Collected data
=== Section Start ===
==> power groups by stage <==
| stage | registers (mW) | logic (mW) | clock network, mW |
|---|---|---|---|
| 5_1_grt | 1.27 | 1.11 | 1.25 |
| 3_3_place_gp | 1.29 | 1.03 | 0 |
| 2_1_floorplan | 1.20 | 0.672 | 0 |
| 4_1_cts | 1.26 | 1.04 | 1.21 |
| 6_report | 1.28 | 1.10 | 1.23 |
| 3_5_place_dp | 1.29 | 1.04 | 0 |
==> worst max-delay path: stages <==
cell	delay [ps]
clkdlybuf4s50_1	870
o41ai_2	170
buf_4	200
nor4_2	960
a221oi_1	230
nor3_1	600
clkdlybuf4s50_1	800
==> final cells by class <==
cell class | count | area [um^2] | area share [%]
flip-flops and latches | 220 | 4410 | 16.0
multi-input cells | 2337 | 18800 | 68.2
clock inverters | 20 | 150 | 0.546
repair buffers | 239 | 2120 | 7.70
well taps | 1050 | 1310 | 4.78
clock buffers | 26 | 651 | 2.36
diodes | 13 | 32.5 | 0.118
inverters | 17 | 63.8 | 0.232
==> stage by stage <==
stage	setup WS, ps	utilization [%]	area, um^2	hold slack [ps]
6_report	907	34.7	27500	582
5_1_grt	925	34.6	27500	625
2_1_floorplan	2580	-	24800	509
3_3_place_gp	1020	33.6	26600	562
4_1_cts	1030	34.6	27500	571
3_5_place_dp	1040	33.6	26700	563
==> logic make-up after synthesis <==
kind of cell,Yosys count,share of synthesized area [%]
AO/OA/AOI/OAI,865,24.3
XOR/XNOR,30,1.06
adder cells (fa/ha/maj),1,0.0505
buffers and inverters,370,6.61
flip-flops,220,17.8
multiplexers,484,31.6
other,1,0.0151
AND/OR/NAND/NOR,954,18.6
$ cat config.mk
export PLATFORM = sky130hd
export DESIGN_NAME = sram_rr_arbiter
export DESIGN_NICKNAME = d
export VERILOG_FILES = /design/src/rtl/sram_rr_arbiter.sv
export SDC_FILE = /design/constraint.sdc
export NUM_CORES = 1
export LEC_CHECK = 0
export ABC_AREA = 1
export BUFFER_PORTS_ARGS = -buffer_cell sky130_fd_sc_hd__buf_4
export CAP_MARGIN = 15
export CORE_MARGIN = 5
export CORE_UTILIZATION = 45
export DETAILED_ROUTE_END_ITERATION = 10
export MAX_ROUTING_LAYER = met4
export PLACE_DENSITY = 0.83
export SYNTH_ARGS = -nofsm -noshare
export SYNTH_HDL_FRONTEND = slang
export SYNTH_SLANG_ARGS = --single-unit
$ cat constraint.sdc
create_clock -name clk -period 1.55 [get_ports clk]
set_input_delay 0.155 -clock clk [delete_from_list [all_inputs] [get_ports clk]]
set_output_delay 0.155 -clock clk [all_outputs]
set_load 0.02 [all_outputs]
$ cat src/rtl/sram_rr_arbiter.sv
// Multi-channel SRAM arbiter: round-robin or fixed-priority grant,
// registered SRAM strobes and an in-order read-return tag pipeline.
module sram_rr_arbiter #(
    parameter int AW         = 19,
    parameter int DW         = 8,
    parameter int NCH        = 2,
    parameter int RD_LATENCY = 1,
    parameter int FIXED_PRI  = 0
) (
    input  logic              clk,
    input  logic              rst_n,
    input  logic              en,
    input  logic [NCH-1:0]    req_valid,
    input  logic [NCH-1:0]    req_we,
    input  logic [NCH*AW-1:0] req_addr,
    input  logic [NCH*DW-1:0] req_wdata,
    output logic [NCH-1:0]    req_ready,
    output logic [DW-1:0]     rd_data,
    output logic [NCH-1:0]    rd_valid,
    output logic [AW-1:0]     sram_addr,
    output logic              sram_ce_n,
    output logic              sram_oe_n,
    output logic              sram_we_n,
    output logic [DW-1:0]     sram_dat_wr,
    input  logic [DW-1:0]     sram_dat_rd
);

    localparam int IW = (NCH > 1) ? $clog2(NCH) : 1;

    typedef struct packed {
        logic          v;
        logic [IW-1:0] ch;
    } tag_t;

    logic [IW-1:0]  r_ptr;
    logic [IW-1:0]  w_gidx;
    logic           w_any;
    logic [NCH-1:0] w_gnt;
    logic           w_xfer;
    logic           w_rd;
    logic [DW-1:0]  r_rd_data;
    logic [AW-1:0]  r_addr;
    logic [DW-1:0]  r_dat_wr;
    logic           r_ce_n;
    logic           r_oe_n;
    logic           r_we_n;
    tag_t           r_tag [RD_LATENCY+1];

    // Loops run from lowest to highest priority so the winner is written last
    always_comb begin
        w_gidx = '0;
        w_any  = 1'b0;
        if (FIXED_PRI != 0) begin
            for (int i = NCH - 1; i >= 0; i--) begin
                if (req_valid[i]) begin
                    w_gidx = IW'(i);
                    w_any  = 1'b1;
                end
            end
        end else begin
            for (int i = NCH; i >= 1; i--) begin
                if (req_valid[(int'(r_ptr) + i) % NCH]) begin
                    w_gidx = IW'((int'(r_ptr) + i) % NCH);
                    w_any  = 1'b1;
                end
            end
        end
    end

    always_comb begin
        w_gnt = '0;
        if (w_any && en && rst_n) begin
            w_gnt[w_gidx] = 1'b1;
        end
    end

    assign req_ready = w_gnt;
    assign w_xfer    = w_any && en && rst_n;
    assign w_rd      = w_xfer && !req_we[w_gidx];

    always_ff @(posedge clk or negedge rst_n) begin
        if (!rst_n) begin
            r_ptr    <= IW'(NCH - 1);
            r_addr   <= '0;
            r_dat_wr <= '0;
            r_ce_n   <= 1'b1;
            r_oe_n   <= 1'b1;
            r_we_n   <= 1'b1;
        end else if (w_xfer) begin
            r_ptr    <= w_gidx;
            r_addr   <= req_addr[int'(w_gidx)*AW +: AW];
            r_dat_wr <= req_wdata[int'(w_gidx)*DW +: DW];
            r_ce_n   <= 1'b0;
            r_oe_n   <= req_we[w_gidx];
            r_we_n   <= !req_we[w_gidx];
        end else begin
            r_ce_n   <= 1'b1;
            r_oe_n   <= 1'b1;
            r_we_n   <= 1'b1;
        end
    end

    // Stage RD_LATENCY-1 lines up with the SRAM data; the last stage is rd_valid
    always_ff @(posedge clk or negedge rst_n) begin
        if (!rst_n) begin
            for (int i = 0; i <= RD_LATENCY; i++) begin
                r_tag[i] <= '0;
            end
            r_rd_data <= '0;
        end else begin
            r_tag[0].v  <= w_rd;
            r_tag[0].ch <= w_gidx;
            for (int i = 1; i <= RD_LATENCY; i++) begin
                r_tag[i] <= r_tag[i-1];
            end
            if (r_tag[RD_LATENCY-1].v) begin
                r_rd_data <= sram_dat_rd;
            end
        end
    end

    always_comb begin
        rd_valid = '0;
        if (r_tag[RD_LATENCY].v) begin
            rd_valid[r_tag[RD_LATENCY].ch] = 1'b1;
        end
    end

    assign rd_data     = r_rd_data;
    assign sram_addr   = r_addr;
    assign sram_dat_wr = r_dat_wr;
    assign sram_ce_n   = r_ce_n;
    assign sram_oe_n   = r_oe_n;
    assign sram_we_n   = r_we_n;

endmodule

==> results.py, run 1 <==
metrics = {
    "outcome": {
        "status": "completed",
    },
    "timing": {
        "hold_viol": 0,
        "period_share": 0.948,
        "min_period_ns": 1.47,
        "max-slew-margin-rel": 0.643,
        "setup_violations": 0,
        "fmax_mhz": 680,
        "tightestPinTransition_ns": 0.536,
        "slew_viol_final": 0,
        "setup-tns-final_ns": 0,
        "rsz0062_at_grt": "no",
        "finalClockSkew_ns": 0.00667,
    },
    "setup_path": {
        "startpoint": "r_ptr",
        "worstPathRequired_ns": 1.39,
        "reg2reg_depth": 9,
        "arrival_ns": 1.32,
        "path_class": "reg2out",
        "critPathMaxFanout": 3,
        "worst_setup_path_end_kind": "primary output",
        "r2r_slack_ns": 0.16,
        "worstSetupEndpoint": "req_ready[0]",
        "start_kind": "register",
        "reg2reg_to": "sram_dat_wr[0]",
        "r2r_start": "r_ptr",
    },
    "floorplan": {
        "die_area_um2": 6240,
        "row_count": 25,
        "die_y_um": 79.0,
        "start_util": 0.459,
        "core_area_um2": 4660,
        "ioPinCount": 111,
        "die_w_um": 79.0,
    },
    "clocking": {
        "cts_max_level": 2,
        "cts_tree": "yes",
        "root_buffer": "clkbuf_8",
        "cts_buffer_depth": 2,
        "clock_latency_ns": 0.29,
        "path_clk_slew_ns": 0.09,
        "cts_buffers": 5,
        "clock-sinks": 43,
    },
    "finish": {
        "final_common_cell": "buf_4",
        "drive_above_1_share": 0.477,
        "synthToLayoutAreaGrowth_pct": 46.8,
        "nets": 433,
        "fillers": 417,
        "antennaDiodeCount": 0,
        "final_cell_mix": "121 x buf_4, 114 x nand2_1, 39 x dfrtp_1",
        "final_core_util": 0.674,
    },
    "grt": {
        "grtUsageTotal": 0.196,
        "gr-max-usage-layer": "met2",
        "grt_pass1_wl_um": 9420,
        "gr-usage-met3": 0.0522,
        "grt_pass1_vias": 2022,
        "grt_use_met1": 0.237,
        "met2_usage": 0.325,
        "grt_max_degree": 44,
        "grt_overflow": 0,
        "antenna_found_initial": 0,
    },
    "placed_design": {
        "port_buffers": 110,
        "gp_congestion": 0.834,
        "dp_hpwl_um": 4330,
    },
    "synthesis": {
        "synthCells": 249,
        "syn-num-nets": 318,
        "seq_area_frac_synth": 0.505,
        "synthDistinctLibCells": 21,
        "avgSynthCellArea_um2": 8.60,
        "ys_warn_count": 0,
        "synth_area_um2": 2140,
        "ys_seq_elements": 43,
    },
    "pwr": {
        "ir_drop_mv": 0.587,
        "cellPowerDensity_nw_per_um2": 1140,
        "leakage_nw": 1.75,
    },
    "detailed_routing": {
        "drc": 0,
        "wl_per_cell_um": 13.8,
        "first_iter_violations": 73,
        "viasPerCell": 4.77,
        "firstDrtPassIters": 4,
        "antenna_left": 0,
        "drt-total-wl_um": 5770,
        "vias": 2000,
    },
    "run": {
        "cap_violations": 0,
    },
    "worst_hold_path": {
        "min_path_type": "in2reg",
    },
}
[cell usage after synthesis, drive strengths merged]
| library cell | instances | area, um^2 |
|---|---|---|
| nand2 | 142 | 622 |
| dfrtp | 39 | 976 |
| nand3 | 27 | 135 |
| buf | 14 | 136 |
| mux2 | 8 | 90.1 |
| nor2 | 6 | 32.5 |
| inv | 5 | 18.8 |
| dfstp | 4 | 105 |
| o21ai | 2 | 10.0 |
| clkbuf | 1 | 7.51 |
| o211ai | 1 | 7.51 |
[worst max-delay path, cell delays in order, from the launching register on]
cell and delay [ns]:
dfstp_2 0.59, nand2_8 0.07, nand2_8 0.07, inv_1 0.05, nor2_2 0.12, buf_6 0.13
[final cells by class]
class / instances / area, um^2 / share of cell area
clock buffer: 5 / 68.8 / 0.0219
clock inverter: 3 / 67.6 / 0.0215
inverter: 5 / 18.8 / 0.00597
multi-input combinational: 186 / 908 / 0.289
sequential: 43 / 1080 / 0.344
tap: 54 / 67.6 / 0.0215
timing repair buffer: 123 / 930 / 0.296
[cell families (layout without fill, tap and decap cells)]
kind of cell	after synthesis	after routing	share of synthesized area
AOI/OAI and AO/OA	3	3	0.00818
buffers and inverters	20	136	0.0760
DFF	43	43	0.505
muxes	8	8	0.0421
and+or+nand+nor	175	175	0.369
[sequential cells by signal (all words and copies together), names as in the netlist]
| signal | cells |
|---|---|
| sram_we_n | 1 |
| rd_data | 8 |
| r_ptr | 1 |
| sram_oe_n | 1 |
| sram_addr | 19 |
| sram_dat_wr | 8 |
| r_tag | 4 |
| sram_ce_n | 1 |
[power breakdown]
part / switching, W / total, W / internal (W)
sequential: 0.000114 / 0.00143 / 0.00132
combinational: 0.000596 / 0.00112 / 0.000524
clock: 0.000394 / 0.00104 / 0.000643
[what timing repair did]
action                                 in CTS  in global routing
gates cloned                                0                  0
gates resized for setup                     1                  2
setup endpoints to repair                   2                  1
hold buffers                                1                  0
pin swaps                                   2                  0
buffers inserted                            4                  0
endpoints found under the hold margin      39                  0
[layer usage]
layer / share of wire / up-vias
li1: - / 997
met1: 0.39 / 916
met2: 0.51 / 78
met3: 0.086 / 9
met4: 0.013 / 0
met5: 0 / -
[metrics by stage]
| stage | total power, W | instances | cell area (um^2) | worst slack, ns | hold slack [ns] |
|---|---|---|---|---|---|
| global placement | 0.00253 | 406 | 2950 | 0.217 | 0.280 |
| global route | 0.00377 | 419 | 3140 | 0.000896 | 0.0854 |
| floorplan | 0.00204 | 249 | 2140 | 0.198 | -0.141 |
| finish | 0.00359 | 419 | 3140 | 0.0799 | 0.0875 |
| detailed placement | 0.00256 | 406 | 2950 | 0.170 | 0.292 |
| CTS | 0.00362 | 419 | 3140 | 0.0542 | 0.0808 |
[worst min path at each step]
stage                    endpoint  depth (start not counted)            from
floorplan                r_tag[0]                          0           rst_n
global placement    sram_addr[13]                          2           rst_n
detailed placement  sram_addr[17]                          2           rst_n
CTS                    rd_data[1]                          2  sram_dat_rd[1]
global route           rd_data[5]                          2  sram_dat_rd[5]
finish                 rd_data[1]                          2  sram_dat_rd[1]
Note: power is estimated with default switching activity, not from simulation.
==> run 2: changes to the inputs <==
- CORE_ASPECT_RATIO: not set -> 1.5
- RECOVER_POWER: not set -> 25
- TNS_END_PERCENT: not set -> 20
==> run 2 against run 1 <==
Compared with the run above: sequential power barely moved; global-route usage up 1.2 points; register-to-register slack hardly changed; combinational power barely moved; die area is 0.45% higher; clock-buffer cell count grew 1; sequential share of layout area grew 0.40 points; clock power decreased by 15%; sequential cell count unchanged; maximum frequency grew 0.26%; wire length up 6.6%; critical endpoint unchanged; largest cell class unchanged; largest power group unchanged; highest routed layer unchanged.
==> results.py, run 2 (same netlist as run 1, synthesis figures left out) <==
metrics = {
    "detailed_routing": {
        "dr.max_layer_used": "met4",
        "wl_met2_um": 3450,
        "wl_per_cell_um": 14.4,
        "first_iter_violations": 67,
        "vias": 2055,
        "drt-total-wl_um": 6160,
        "antenna_left": 0,
        "wl_met3_um": 288,
        "drc": 0,
        "viasPerCell": 4.81,
        "firstDrtPassIters": 4,
        "wl_met1_um": 2240,
    },
    "finish": {
        "final_common_cell": "buf_4",
        "antennaDiodeCount": 0,
        "post-route-cell-area_um2": 3110,
        "seqCellArea_um2": 1080,
        "fillers": 429,
        "final_core_util": 0.678,
        "synthToLayoutAreaGrowth_pct": 45.1,
        "drive_above_1_share": 0.468,
        "final_cell_mix": "117 x buf_4, 114 x nand2_1, 39 x dfrtp_1",
        "finalNonFillerCells": 427,
        "nets": 431,
        "multi_input_area_um2": 911,
        "largest_register_ffs": 19,
    },
    "worst_hold_path": {
        "min_path_type": "in2reg",
    },
    "clocking": {
        "cts_buffer_depth": 2,
        "cts_buffers": 5,
        "path_clk_slew_ns": 0.08,
        "cts_tree": "yes",
        "root_buffer": "clkbuf_8",
        "clock_latency_ns": 0.29,
        "cts_max_level": 2,
        "clock-sinks": 43,
    },
    "setup_path": {
        "path_cells": "nand2_4 > nand2_8 > inv_1 > nor2_2 > buf_4",
        "critPathMaxFanout": 3,
        "path_class": "reg2out",
        "max_stage_delay_ns": 0.56,
        "cp_num_buf_inv": 2,
        "arrival_ns": 1.31,
        "critPathSlowestCell": "dfstp_2",
        "start_kind": "register",
        "crit_family": "flip-flops",
        "worstPathRequired_ns": 1.39,
        "worst_setup_path_end_kind": "primary output",
    },
    "grt": {
        "grt_overflow": 0,
        "grt_max_degree": 44,
        "grtUsageTotal": 0.208,
        "grt_pass1_wl_um": 9640,
        "antenna_found_initial": 0,
        "grt_pass1_vias": 2047,
    },
    "pwr": {
        "cellPowerDensity_nw_per_um2": 1100,
        "ir_drop_mv": 0.617,
        "leakage_nw": 1.73,
    },
    "floorplan": {
        "start_util": 0.467,
        "die_y_um": 94.5,
        "core_area_um2": 4580,
        "row_count": 30,
        "die_w_um": 66.3,
        "die_area_um2": 6270,
        "ioPinCount": 111,
    },
    "placed_design": {
        "dp.cells": 416,
        "gp_congestion": 0.814,
        "port_buffers": 110,
        "dp_hpwl_um": 4540,
        "dpl-instance-area_um2": 2960,
    },
    "timing": {
        "setup-tns-final_ns": 0,
        "setup_violations": 0,
        "min_period_ns": 1.47,
        "period_share": 0.946,
        "hold_viol": 0,
        "rsz0062_at_grt": "no",
        "max-slew-margin-rel": 0.376,
        "worst_hold_slack_ns": 0.0933,
        "slew_viol_final": 0,
        "fmax_mhz": 682,
        "finalClockSkew_ns": 0.00979,
        "tightestPinTransition_ns": 0.937,
    },
    "run": {
        "cap_violations": 0,
    },
    "outcome": {
        "status": "completed",
    },
}
run 2: cell types whose count changed in the layout (fill, tap and decap cells not counted):
cell / previous run / this run
nand2_4: 0 / 2
inv_1: 4 / 5
inv_2: 1 / 0
clkbuf_8: 5 / 6
clkbuf_1: 0 / 1
buf_4: 121 / 117
buf_6: 1 / 0
clkinvlp_4: 1 / 0
nand2_8: 2 / 1
buf_2: 0 / 1
clkinv_2: 0 / 1
bufinv_16: 2 / 1
run 2: worst paths after layout:
| path | depth (start not counted) | end | from | slack [ns] |
|---|---|---|---|---|
| min in group asynchronous | 3 | r_tag[0] | rst_n | 0.66 |
| worst max register to register | 8 | sram_addr[2] | r_ptr | 0.16 |
| worst max-delay path | 5 | req_ready[0] | r_ptr | 0.08 |
| worst min register to register | 0 | r_tag[0] | r_tag[2] | 0.36 |
| worst min-delay path | 2 | rd_data[7] | sram_dat_rd[7] | 0.09 |
| max in group asynchronous | 3 | sram_dat_wr[6] | rst_n | 0.32 |
run 2: layout make-up:
cell class	count	share of cell area
sequential	43	0.348
multi-input combinational	187	0.293
timing repair buffer	120	0.289
clock buffer	6	0.0266
tap	64	0.0258
clock inverter	2	0.0113
inverter	5	0.00604
run 2: per-stage QoR:
stage               worst slack [ns]  power (W)
floorplan                      0.198    0.00204
finish                        0.0837    0.00343
global placement               0.317    0.00253
detailed placement             0.273    0.00256
global route                  0.0291    0.00360
CTS                           0.0569    0.00347
run 2: worst reg2reg max path: cells and delay by family, from the launching register on:
kind | cells | cell delay [ns]
buffers and inverters | 2 | 0.39
flip-flops | 1 | 0.56
AND/OR/NAND/NOR | 6 | 0.41
run 2: what timing repair did:
item / in CTS / in global routing
pin swaps: 1 / 0
gates cloned: 1 / 0
gates resized for setup: 0 / 1
endpoints found under the hold margin: 39 / 0
setup endpoints to repair: 1 / 1
setup buffers: 1 / 0
hold buffers: 1 / 0
run 2: metal layers:
layer  vias up  global-route usage
met3        14              0.0238
met2        80               0.370
li1       1000                   -
met1       961               0.222
met5         -                   -
met4         0               0.108
run 2: power breakdown:
part           switching, W  leakage (nW)  total [W]  internal [W]
logic              0.000608          1.14    0.00112      0.000509
clock network      0.000364        0.0612   0.000885      0.000521
registers          0.000107         0.528    0.00142       0.00132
=== Section End ===
◆ Your goal ◆
Lines holding the word "grtUsageTotal" are the answer; copy every one from the records above.

◆ Result ◆
        "grtUsageTotal": 0.196,
        "grtUsageTotal": 0.208,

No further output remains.